It was an awesome Saturday, this weekend. I won the Twitter Contest to attend The Dessert Cart (By Shradha Agarwalla) Valentine baking workshop, which was amazing! Plus, I helped the Food Blogger’s Association of India with a coverage of the Le15 Patisserie Masterclass by Pooja Dhingra and an interview of the “macaron queen.” While I couldn’t really take any pictures at the dessert workshop, I had Ishaaq shoot some moments of the masterclass for the coverage.
Here’s my article and interview and a few shots by Ishaaq:
Meeting Chef Pooja Dhingra
The Kala Ghoda Arts Festival is an annual event that was instituted in Mumbai 15 years ago and is still running strong. The recently completed festival this year boasted a larger crowd and several new and innovative aspects to keep Mumbaikars engaged and arriving in hordes.
One such event was the Appetite For Change, where a number of celebrated chefs from across the city’s restaurants showcased their famous recipes and enthralled the crowd with their delicacies. Pooja Dhingra, Chef and Owner of one of Mumbai’s favourite patisseries, Le 15 Patisserie, too gave a short masterclass on how to make cupcakes and truffles. On her menu were cardamom cupcakes with a buttercream frosting and saffron and chocolate truffles.
The small cafe at Westside in Kalaghoda was packed as soon as the event started. Dhingra, demonstrated to a whopping 145 people, how to make the cupcake batter and the buttercream and held an interactive class on how to pipe out buttercream. Several participants from the audience went up to her table to learn the art of piping. Apart from that, she showed the audience how to make truffles and at the end, distributed a load of these delicacies to her fans!
Tell us about Le15 Patisserie. When did it start? Le15 Patisserie was started three years ago. We currently have branches in Raghuvanshi Mills and The Palladium, Lower Parel.
What goodies can one avail at the store? Apart from macarons, which are our specialty, we offer customers cupcakes (which are as popular as the macarons), tea cakes and tarts. We also hold classes/workshops on baking.
Till you came in, Indians weren’t really aware of macarons. What made you decide to make a business out of them?I didn’t know about macarons myself when I was in Paris. My extent of pastry was still just brownies and cheesecakes. But, when I tasted a macaron for the very first time, it was so delicious. I wondered why no one had told me about this earlier and why it wasn’t available in India. I came back and tried out the recipe, but realised that it wouldn’t work, given our tropical weather conditions. It took me six months to modify and adapt the recipe to what we use today.

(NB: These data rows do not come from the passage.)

File: src/rtl/decoder_38_arbiter_pkg.sv
// Shared constants and state encoding for the decoder_38 front-end arbiter.
package decoder_38_pkg;

    localparam logic [2:0] DEC_EN_ON  = 3'b100;
    localparam logic [2:0] DEC_EN_OFF = 3'b000;

    typedef enum logic [1:0] {
        IDLE = 2'd0,
        HOLD = 2'd1,
        GAP  = 2'd2
    } arb_state_t;

endpackage

File: src/rtl/decoder_38_arbiter_if.sv
// Requester/decoder-side bundle of the arbiter: requests and codes in, decoder pins and status out.
interface decoder_38_arbiter_if
    import decoder_38_pkg::*;
#(
    parameter int NREQ = 4
);
    logic [NREQ-1:0]   req;
    logic [3*NREQ-1:0] code;
    logic [2:0]        dec_enable;
    logic [2:0]        dec_switch;
    logic [NREQ-1:0]   grant;
    logic [NREQ-1:0]   ack;
    logic              busy;

    modport master (
        output req, code,
        input  dec_enable, dec_switch, grant, ack, busy
    );

    modport slave (
        input  req, code,
        output dec_enable, dec_switch, grant, ack, busy
    );
endinterface

File: src/rtl/decoder_38_arbiter_rr_pick.sv
// Combinational round-robin picker: first requester at or after rr_ptr, wrapping mod NREQ.
module rr_pick
    import decoder_38_pkg::*;
#(
    parameter int NREQ  = 4,
    parameter int IDX_W = $clog2(NREQ)
) (
    input  logic [NREQ-1:0]  req,
    input  logic [IDX_W-1:0] rr_ptr,
    output logic [NREQ-1:0]  onehot,
    output logic [IDX_W-1:0] win_idx,
    output logic             any_req
);
    localparam int SW = IDX_W + 1;

    logic [SW-1:0] sum;

    // Scan the search order backwards so the last hit is the first candidate after rr_ptr.
    always_comb begin
        sum     = '0;
        win_idx = '0;
        any_req = |req;
        for (int k = NREQ - 1; k >= 0; k--) begin
            sum = {1'b0, rr_ptr} + SW'(k);
            if (sum >= SW'(NREQ)) begin
                sum = sum - SW'(NREQ);
            end
            if (req[sum[IDX_W-1:0]]) begin
                win_idx = sum[IDX_W-1:0];
            end
        end
        onehot = any_req ? (NREQ'(1) << win_idx) : '0;
    end
endmodule

File: src/rtl/decoder_38_arbiter.sv
// Round-robin arbiter that time-shares one decoder_38 (and its LEDs) between NREQ requesters.
module decoder_38_arbiter
    import decoder_38_pkg::*;
#(
    parameter int NREQ        = 4,
    parameter int HOLD_CYCLES = 16,
    parameter int GAP_CYCLES  = 2,
    parameter int CNT_W       = 8
) (
    input logic                 clk,
    input logic                 rst_n,
    decoder_38_arbiter_if.slave bus
);
    localparam int               IDX_W     = $clog2(NREQ);
    localparam logic [CNT_W-1:0] HOLD_LAST = CNT_W'(HOLD_CYCLES - 1);
    localparam logic [CNT_W-1:0] GAP_LAST  = CNT_W'((GAP_CYCLES > 0) ? GAP_CYCLES - 1 : 0);
    localparam logic [IDX_W-1:0] LAST_IDX  = IDX_W'(NREQ - 1);

    arb_state_t       state;
    logic [IDX_W-1:0] rr_ptr;
    logic [IDX_W-1:0] win_idx;
    logic [CNT_W-1:0] counter;

    logic [NREQ-1:0]  pick_onehot;
    logic [IDX_W-1:0] pick_idx;
    logic             any_req;
    logic [2:0]       code_arr [NREQ];

    for (genvar i = 0; i < NREQ; i++) begin : g_code
        assign code_arr[i] = bus.code[3*i +: 3];
    end

    rr_pick #(
        .NREQ  (NREQ),
        .IDX_W (IDX_W)
    ) u_pick (
        .req     (bus.req),
        .rr_ptr  (rr_ptr),
        .onehot  (pick_onehot),
        .win_idx (pick_idx),
        .any_req (any_req)
    );

    // Completion and early release share one exit; only completion earns an ack.
    always_ff @(posedge clk) begin
        if (!rst_n) begin
            state          <= IDLE;
            rr_ptr         <= '0;
            win_idx        <= '0;
            counter        <= '0;
            bus.dec_enable <= DEC_EN_OFF;
            bus.dec_switch <= 3'b000;
            bus.grant      <= '0;
            bus.ack        <= '0;
            bus.busy       <= 1'b0;
        end else begin
            bus.ack <= '0;
            case (state)
                IDLE: begin
                    if (any_req) begin
                        bus.dec_switch <= code_arr[pick_idx];
                        bus.grant      <= pick_onehot;
                        bus.dec_enable <= DEC_EN_ON;
                        bus.busy       <= 1'b1;
                        win_idx        <= pick_idx;
                        counter        <= '0;
                        state          <= HOLD;
                    end
                end
                HOLD: begin
                    if (counter == HOLD_LAST || !bus.req[win_idx]) begin
                        if (counter == HOLD_LAST) begin
                            bus.ack <= bus.grant;
                        end
                        bus.grant      <= '0;
                        bus.dec_enable <= DEC_EN_OFF;
                        rr_ptr         <= (win_idx == LAST_IDX) ? '0 : win_idx + 1'b1;
                        counter        <= '0;
                        if (GAP_CYCLES == 0) begin
                            bus.busy <= 1'b0;
                            state    <= IDLE;
                        end else begin
                            state <= GAP;
                        end
                    end else begin
                        counter <= counter + 1'b1;
                    end
                end
                GAP: begin
                    if (counter == GAP_LAST) begin
                        bus.busy <= 1'b0;
                        counter  <= '0;
                        state    <= IDLE;
                    end else begin
                        counter <= counter + 1'b1;
                    end
                end
                default: state <= IDLE;
            endcase
        end
    end
endmodule

File: src/flat_wrapper.sv
// flat-port wrapper written by rule: the top's interface ports become plain ports
module decoder_38_arbiter_flat import decoder_38_pkg::*;
#(
    parameter int NREQ        = 4,
    parameter int HOLD_CYCLES = 16,
    parameter int GAP_CYCLES  = 2,
    parameter int CNT_W       = 8
)
  (clk, rst_n, bus_req, bus_code, bus_dec_enable, bus_dec_switch, bus_grant, bus_ack, bus_busy);
  decoder_38_arbiter_if #(.NREQ(NREQ)) bus_i ();
  input logic clk;
  input logic rst_n;
  input wire logic [$bits(bus_i.req)-1:0] bus_req;
  input wire logic [$bits(bus_i.code)-1:0] bus_code;
  output wire logic [$bits(bus_i.dec_enable)-1:0] bus_dec_enable;
  output wire logic [$bits(bus_i.dec_switch)-1:0] bus_dec_switch;
  output wire logic [$bits(bus_i.grant)-1:0] bus_grant;
  output wire logic [$bits(bus_i.ack)-1:0] bus_ack;
  output wire logic [$bits(bus_i.busy)-1:0] bus_busy;
  assign bus_i.req = bus_req;
  assign bus_i.code = bus_code;
  assign bus_dec_enable = bus_i.dec_enable;
  assign bus_dec_switch = bus_i.dec_switch;
  assign bus_grant = bus_i.grant;
  assign bus_ack = bus_i.ack;
  assign bus_busy = bus_i.busy;
  decoder_38_arbiter #(.NREQ(NREQ), .HOLD_CYCLES(HOLD_CYCLES), .GAP_CYCLES(GAP_CYCLES), .CNT_W(CNT_W)) u_core (.clk(clk), .rst_n(rst_n), .bus(bus_i));
endmodule
File: config.mk
export PLATFORM = sky130hd
export DESIGN_NAME = decoder_38_arbiter_flat
export DESIGN_NICKNAME = d
export VERILOG_FILES = /design/src/rtl/decoder_38_arbiter_pkg.sv /design/src/rtl/decoder_38_arbiter_if.sv /design/src/rtl/decoder_38_arbiter_rr_pick.sv /design/src/rtl/decoder_38_arbiter.sv /design/src/flat_wrapper.sv
export SDC_FILE = /design/constraint.sdc
export NUM_CORES = 1
export LEC_CHECK = 0
export ABC_AREA = 1
export BUFFER_PORTS_ARGS = -buffer_cell sky130_fd_sc_hd__buf_2
export CORE_UTILIZATION = 54
export DETAILED_ROUTE_END_ITERATION = 8
export GPL_ROUTABILITY_DRIVEN = 1
export GPL_TIMING_DRIVEN = 0
export PLACE_DENSITY = 0.78
export SYNTH_ARGS = -nofsm -noshare
export SYNTH_HDL_FRONTEND = slang
export SYNTH_SLANG_ARGS = --single-unit
export TNS_END_PERCENT = 100
File: constraint.sdc
create_clock -name clk -period 1.7 [get_ports clk]
set_input_delay 0.085 -clock clk [delete_from_list [all_inputs] [get_ports clk]]
set_output_delay 0.085 -clock clk [all_outputs]
set_load 0.05 [all_outputs]
==> results.json <==
{
  "setup_violations": 0,
  "hpwl_um": 2472,
  "firstDrtPassIters": 4,
  "status": "finished clean",
  "power_density_nw_per_um2": 1639,
  "core_area_um2": 2829,
  "dieHeight_um": 57.54,
  "hold_viol": 0,
  "area_growth_pct": 16.30,
  "irDropWorstVdd_uv": 1296,
  "grt_pass1_wl_um": 5361,
  "drt_wl_total_um": 3215,
  "yosys_register_bits": 27,
  "vias_per_cell": 4.936,
  "max_freq_mhz": 627.4,
  "crit_top_cell": "inv_1",
  "arrival_ps": 1880,
  "setup_ws_ps": 106.2,
  "critPathMaxStageDelay_ps": 420,
  "endpoint_kind": "flop",
  "ys.flop_type": "dfxtp_1",
  "final_antenna_net_count": 0,
  "layout_commonest_cell": "inv_1",
  "fin_skew_ps": 5.069,
  "grt_pass1_vias": 1318,
  "ys_seq_area_share_pct": 32.46,
  "clock_tree.root_cell": "clkbuf_4",
  "slew_viol_final": 0,
  "initial_core_util_pct": 58.87,
  "gr-total-overflow": 0,
  "cp_slowest_cell": "dfxtp_1",
  "cts-htree-levels": 1,
  "cts_tree": "built",
  "crit_path_start_kind": "flop",
  "dieArea_um2": 3310,
  "cp.buffers_inverters": 3,
  "path_clk_slew_ps": 160,
  "fin_crit_ps": 1594,
  "synth-edff-count": 0,
  "cp_max_fo": 6,
  "antenna_cells": 0,
  "ys_async_sr_fraction_pct": 0,
  "yosysUniqueCellTypes": 32,
  "avgSynthCellArea_um2": 6.797,
  "yosys_warnings": 0,
  "post-place-ws_ps": 6.678,
  "worstSkewPairLatency_ps": 330,
  "wl_per_cell_um": 10.27,
  "row_count": 19,
  "fin_util_pct": 68.47,
  "synthCells": 245,
  "cts.sinks": 27,
  "post-route-drc-count": 0,
  "synth_top_area_share_pct": 32.46,
  "vias": 1545,
  "io_pins": 33,
  "netlist_area_um2": 1665,
  "grt_max_degree": 18,
  "path_class": "flop to flop",
  "layout-drive-gt1-share_pct": 26.95,
  "die_w_um": 57.54,
  "finalNetCount": 308,
  "synth_area_leaders": "dfxtp_1 32%, inv_1 9.9%, nand2_1 9.5%, nand3_1 7.5%, nor2_1 6.5%",
  "critPathTopFamily": "simple AND/OR/NAND/NOR gates",
  "n_fill_cell": 262,
  "fin_hold_ws_ps": 41.64,
  "crit_chain": "inv_1 > ha_1 > inv_1 > nor2_2 > inv_1 > nand2_2 > nor2_4 > nand4_1 > xor2_1 > nor2_1",
  "cts_made_buffers": 3,
  "gp_congestion": 0.8017,
  "grtUsageTotal_pct": 20.67,
  "cap_violations": 0,
  "synth_top_area_cell": "dfxtp_1",
  "fin_crit_sh_pct": 93.75,
  "port_buffers": 30,
  "first_iter_violations": 38,
  "critPathRequiredTime_ps": 1980,
  "antenna_found_initial": 0,
  "hp-class": "primary input to flop",
  "clockBufferDepth": 2,
  "final_cell_mix": "44 x inv_1, 39 x nand2_1, 30 x buf_2",
  "power.leakage_nw": 0.9896
}
-- state kept, by name, summed over array words and instances, names as in the netlist --
signal,count
u_core.bus.grant,4
u_core.bus.dec_enable,1
u_core.counter,8
u_core.bus.dec_switch,3
u_core.rr_ptr,2
u_core.win_idx,2
u_core.bus.ack,4
u_core.state,2
u_core.bus.busy,1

What are the popular flavours? My personal favourite is the passion fruit macaron. We are also going to introduce a green tea and chocolate tart. Apart from that, we have macarons in wasabi and vanilla, lavender, rose and pistachio. Other more innovative flavours are paan and chai.
How has the public responded to your concept and offerings?In terms of demand, I think Indians have reached a point where our palate wants different things to experiment with. Moreover, exposure to shows like Masterchef Australia makes us want to create and try out new things. The time is pretty apt for innovative food.
What plans for the future? Currently, we are looking to branch out, and at the same time, have plans for a cook book in the pipeline. Apart from that, I will be present at the upcoming Taste of Mumbai Festival, where I’ll have a masterclass on how to make macarons.